🤖 AI Summary
Large language model (LLM) agents exhibit unreliable adherence to corporate policies in business process automation. To address this, we propose a deterministic, transparent, and modular policy compliance framework comprising two phases: (1) an offline phase that compiles natural-language policy documents into verifiable guard code, and (2) a runtime phase that inserts lightweight, policy-agnostic guards before tool invocation—thereby decoupling policy enforcement from agent logic. This design enhances interpretability, maintainability, and agility in policy updates. Experiments on the τ-bench Airlines testbed demonstrate the framework’s effectiveness in intercepting policy-violating actions, validating its feasibility.
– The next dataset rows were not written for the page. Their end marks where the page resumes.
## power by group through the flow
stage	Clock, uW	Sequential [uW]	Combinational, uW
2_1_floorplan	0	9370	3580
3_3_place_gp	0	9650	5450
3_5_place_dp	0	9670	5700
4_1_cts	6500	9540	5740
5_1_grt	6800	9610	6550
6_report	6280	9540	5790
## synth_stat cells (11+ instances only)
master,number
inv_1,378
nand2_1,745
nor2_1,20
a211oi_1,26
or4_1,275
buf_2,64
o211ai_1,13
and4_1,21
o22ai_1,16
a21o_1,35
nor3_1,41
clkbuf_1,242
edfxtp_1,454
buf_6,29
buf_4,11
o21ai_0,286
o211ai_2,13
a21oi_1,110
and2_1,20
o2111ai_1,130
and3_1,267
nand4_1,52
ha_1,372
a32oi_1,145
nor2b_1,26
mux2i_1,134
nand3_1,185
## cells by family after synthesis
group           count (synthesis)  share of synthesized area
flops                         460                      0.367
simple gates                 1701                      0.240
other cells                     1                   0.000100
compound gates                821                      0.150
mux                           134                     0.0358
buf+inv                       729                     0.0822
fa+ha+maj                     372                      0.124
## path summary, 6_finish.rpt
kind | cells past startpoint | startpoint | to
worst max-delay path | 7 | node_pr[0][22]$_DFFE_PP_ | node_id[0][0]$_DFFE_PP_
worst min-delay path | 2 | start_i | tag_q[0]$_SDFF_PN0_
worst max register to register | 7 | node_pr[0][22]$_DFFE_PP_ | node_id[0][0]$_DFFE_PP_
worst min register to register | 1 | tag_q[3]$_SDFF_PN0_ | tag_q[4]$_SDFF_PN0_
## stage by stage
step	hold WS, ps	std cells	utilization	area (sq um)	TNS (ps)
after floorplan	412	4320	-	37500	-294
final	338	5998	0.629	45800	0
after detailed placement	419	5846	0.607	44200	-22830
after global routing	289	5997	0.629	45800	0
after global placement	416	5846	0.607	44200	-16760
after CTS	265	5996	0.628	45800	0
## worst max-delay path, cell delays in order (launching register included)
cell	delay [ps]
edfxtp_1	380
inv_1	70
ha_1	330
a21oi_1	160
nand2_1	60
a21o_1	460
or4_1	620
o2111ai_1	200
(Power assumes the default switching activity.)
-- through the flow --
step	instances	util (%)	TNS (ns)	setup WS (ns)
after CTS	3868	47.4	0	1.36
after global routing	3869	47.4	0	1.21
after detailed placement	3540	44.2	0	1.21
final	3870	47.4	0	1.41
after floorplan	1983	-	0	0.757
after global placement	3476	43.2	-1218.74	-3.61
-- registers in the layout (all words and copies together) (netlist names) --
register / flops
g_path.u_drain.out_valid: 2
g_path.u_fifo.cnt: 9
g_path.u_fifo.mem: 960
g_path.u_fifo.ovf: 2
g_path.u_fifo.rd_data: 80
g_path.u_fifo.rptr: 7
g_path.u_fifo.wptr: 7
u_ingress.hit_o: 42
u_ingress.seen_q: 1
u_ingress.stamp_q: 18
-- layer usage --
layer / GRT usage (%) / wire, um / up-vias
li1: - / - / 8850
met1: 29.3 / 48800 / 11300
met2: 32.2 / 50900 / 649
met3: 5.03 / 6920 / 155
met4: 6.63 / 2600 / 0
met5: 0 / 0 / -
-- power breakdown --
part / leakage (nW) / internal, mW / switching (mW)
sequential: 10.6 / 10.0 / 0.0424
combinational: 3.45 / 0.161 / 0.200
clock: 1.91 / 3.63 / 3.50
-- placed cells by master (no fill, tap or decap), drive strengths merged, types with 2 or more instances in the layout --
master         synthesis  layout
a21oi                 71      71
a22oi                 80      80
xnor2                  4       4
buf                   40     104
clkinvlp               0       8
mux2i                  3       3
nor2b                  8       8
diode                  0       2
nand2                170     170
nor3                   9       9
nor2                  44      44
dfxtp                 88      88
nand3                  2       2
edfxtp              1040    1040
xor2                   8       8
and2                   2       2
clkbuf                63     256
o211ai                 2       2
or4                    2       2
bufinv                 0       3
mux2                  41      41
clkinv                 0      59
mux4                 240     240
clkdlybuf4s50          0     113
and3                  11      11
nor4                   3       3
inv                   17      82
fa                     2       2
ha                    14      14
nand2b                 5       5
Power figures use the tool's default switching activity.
### src/rtl/fma_sc_pkg.sv
package fma_sc_pkg;

  typedef enum logic [1:0] {
    CLS_ZERO = 2'd0,
    CLS_NORM = 2'd1,
    CLS_INF  = 2'd2,
    CLS_NAN  = 2'd3
  } opcls_e;

  typedef enum logic [2:0] {
    K_NANREQ   = 3'd0,
    K_INVALID  = 3'd1,
    K_INF_PROD = 3'd2,
    K_INF_ADD  = 3'd3,
    K_PASS_C   = 3'd4,
    K_ZERO     = 3'd5,
    K_DATAPATH = 3'd6
  } kind_e;

  localparam logic [1:0] RM_DOWN = 2'd2;

endpackage

### src/rtl/fma_sign_prep.sv
module fma_sign_prep (
  input  logic a_sgn,
  input  logic b_sgn,
  input  logic c_sgn,
  input  logic neg_addend,
  input  logic neg_product,
  output logic prod_sgn,
  output logic add_sgn
);
  // Effective signs, formed before any class-based decision.
  always_comb begin
    add_sgn  = c_sgn ^ neg_addend;
    prod_sgn = a_sgn ^ b_sgn ^ neg_product;
  end
endmodule

### src/rtl/fma_case_decode.sv
module fma_case_decode
  import fma_sc_pkg::*;
(
  input  opcls_e a_cls,
  input  opcls_e b_cls,
  input  opcls_e c_cls,
  input  logic   prod_sgn,
  input  logic   add_sgn,
  output kind_e  kind
);
  logic any_nan, ab_inf, ab_zero;

  always_comb begin
    any_nan = (a_cls == CLS_NAN) || (b_cls == CLS_NAN) || (c_cls == CLS_NAN);
    ab_inf  = (a_cls == CLS_INF)  || (b_cls == CLS_INF);
    ab_zero = (a_cls == CLS_ZERO) || (b_cls == CLS_ZERO);

    if (any_nan) begin
      kind = K_NANREQ;
    end else if (ab_inf && ab_zero) begin
      kind = K_INVALID;
    end else if (ab_inf) begin
      // Infinite product: cancels against an opposite infinite addend.
      if ((c_cls == CLS_INF) && (prod_sgn != add_sgn)) kind = K_INVALID;
      else                                             kind = K_INF_PROD;
    end else if (c_cls == CLS_INF) begin
      kind = K_INF_ADD;
    end else if (ab_zero) begin
      kind = (c_cls == CLS_NORM) ? K_PASS_C : K_ZERO;
    end else begin
      kind = K_DATAPATH;
    end
  end
endmodule

### src/rtl/fma_result_form.sv
module fma_result_form
  import fma_sc_pkg::*;
#(
  parameter int EXP_W  = 8,
  parameter int FRAC_W = 23
) (
  input  kind_e              kind,
  input  logic               prod_sgn,
  input  logic               add_sgn,
  input  logic [EXP_W-1:0]   c_exp,
  input  logic [FRAC_W-1:0]  c_frac,
  input  logic [1:0]         rnd_mode,
  input  logic               halve_result,
  input  logic               neg_result,
  output opcls_e             f_cls,
  output logic               f_sgn,
  output logic [EXP_W-1:0]   f_exp,
  output logic [FRAC_W-1:0]  f_frac,
  output logic               f_inv,
  output logic               f_nreq,
  output logic               f_dp
);
  localparam logic [FRAC_W-1:0] DNAN_FRAC = {1'b1, {(FRAC_W-1){1'b0}}};
  localparam logic [EXP_W-1:0]  EXP_ONE   = {{(EXP_W-1){1'b0}}, 1'b1};
  localparam logic [EXP_W-1:0]  EXP_MAX   = {EXP_W{1'b1}};

  logic zero_sgn;

  always_comb begin
    zero_sgn = (prod_sgn != add_sgn) ? (rnd_mode == RM_DOWN) : prod_sgn;

    f_cls  = CLS_NORM;
    f_sgn  = 1'b0;
    f_exp  = '0;
    f_frac = '0;
    f_inv  = 1'b0;
    f_nreq = 1'b0;
    f_dp   = 1'b0;

    unique case (kind)
      K_NANREQ: begin
        f_cls  = CLS_NAN;
        f_nreq = 1'b1;
      end
      K_INVALID: begin
        f_cls  = CLS_NAN;
        f_exp  = EXP_MAX;
        f_frac = DNAN_FRAC;
        f_inv  = 1'b1;
      end
      K_INF_PROD: begin
        f_cls = CLS_INF;
        f_exp = EXP_MAX;
        f_sgn = prod_sgn ^ neg_result;
      end
      K_INF_ADD: begin
        f_cls = CLS_INF;
        f_exp = EXP_MAX;
        f_sgn = add_sgn ^ neg_result;
      end
      K_PASS_C: begin
        f_cls  = CLS_NORM;
        f_exp  = halve_result ? (c_exp - EXP_ONE) : c_exp;
        f_frac = c_frac;
        f_sgn  = add_sgn ^ neg_result;
      end
      K_ZERO: begin
        f_cls = CLS_ZERO;
        f_sgn = zero_sgn ^ neg_result;
      end
      K_DATAPATH: begin
        f_cls = CLS_NORM;
        f_sgn = prod_sgn;
        f_dp  = 1'b1;
      end
      default: begin
        f_cls = CLS_NORM;
      end
    endcase
  end
endmodule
However, empirical evaluation also uncovers critical deployment challenges, including incompleteness in policy coverage and difficulties in dynamically adapting guards to contextual changes. The framework thus advances policy-aware LLM agent deployment while surfacing key open issues for future work.
📝 Abstract
Large Language Model (LLM) agents hold promise for a flexible and scalable alternative to traditional business process automation, but struggle to reliably follow complex company policies. In this study we introduce a deterministic, transparent, and modular framework for enforcing business policy adherence in agentic workflows. Our method operates in two phases: (1) an offline buildtime stage that compiles policy documents into verifiable guard code associated with tool use, and (2) a runtime integration where these guards ensure compliance before each agent action. We demonstrate our approach on the challenging $τ$-bench Airlines domain, showing encouraging preliminary results in policy enforcement, and further outline key challenges for real-world deployments.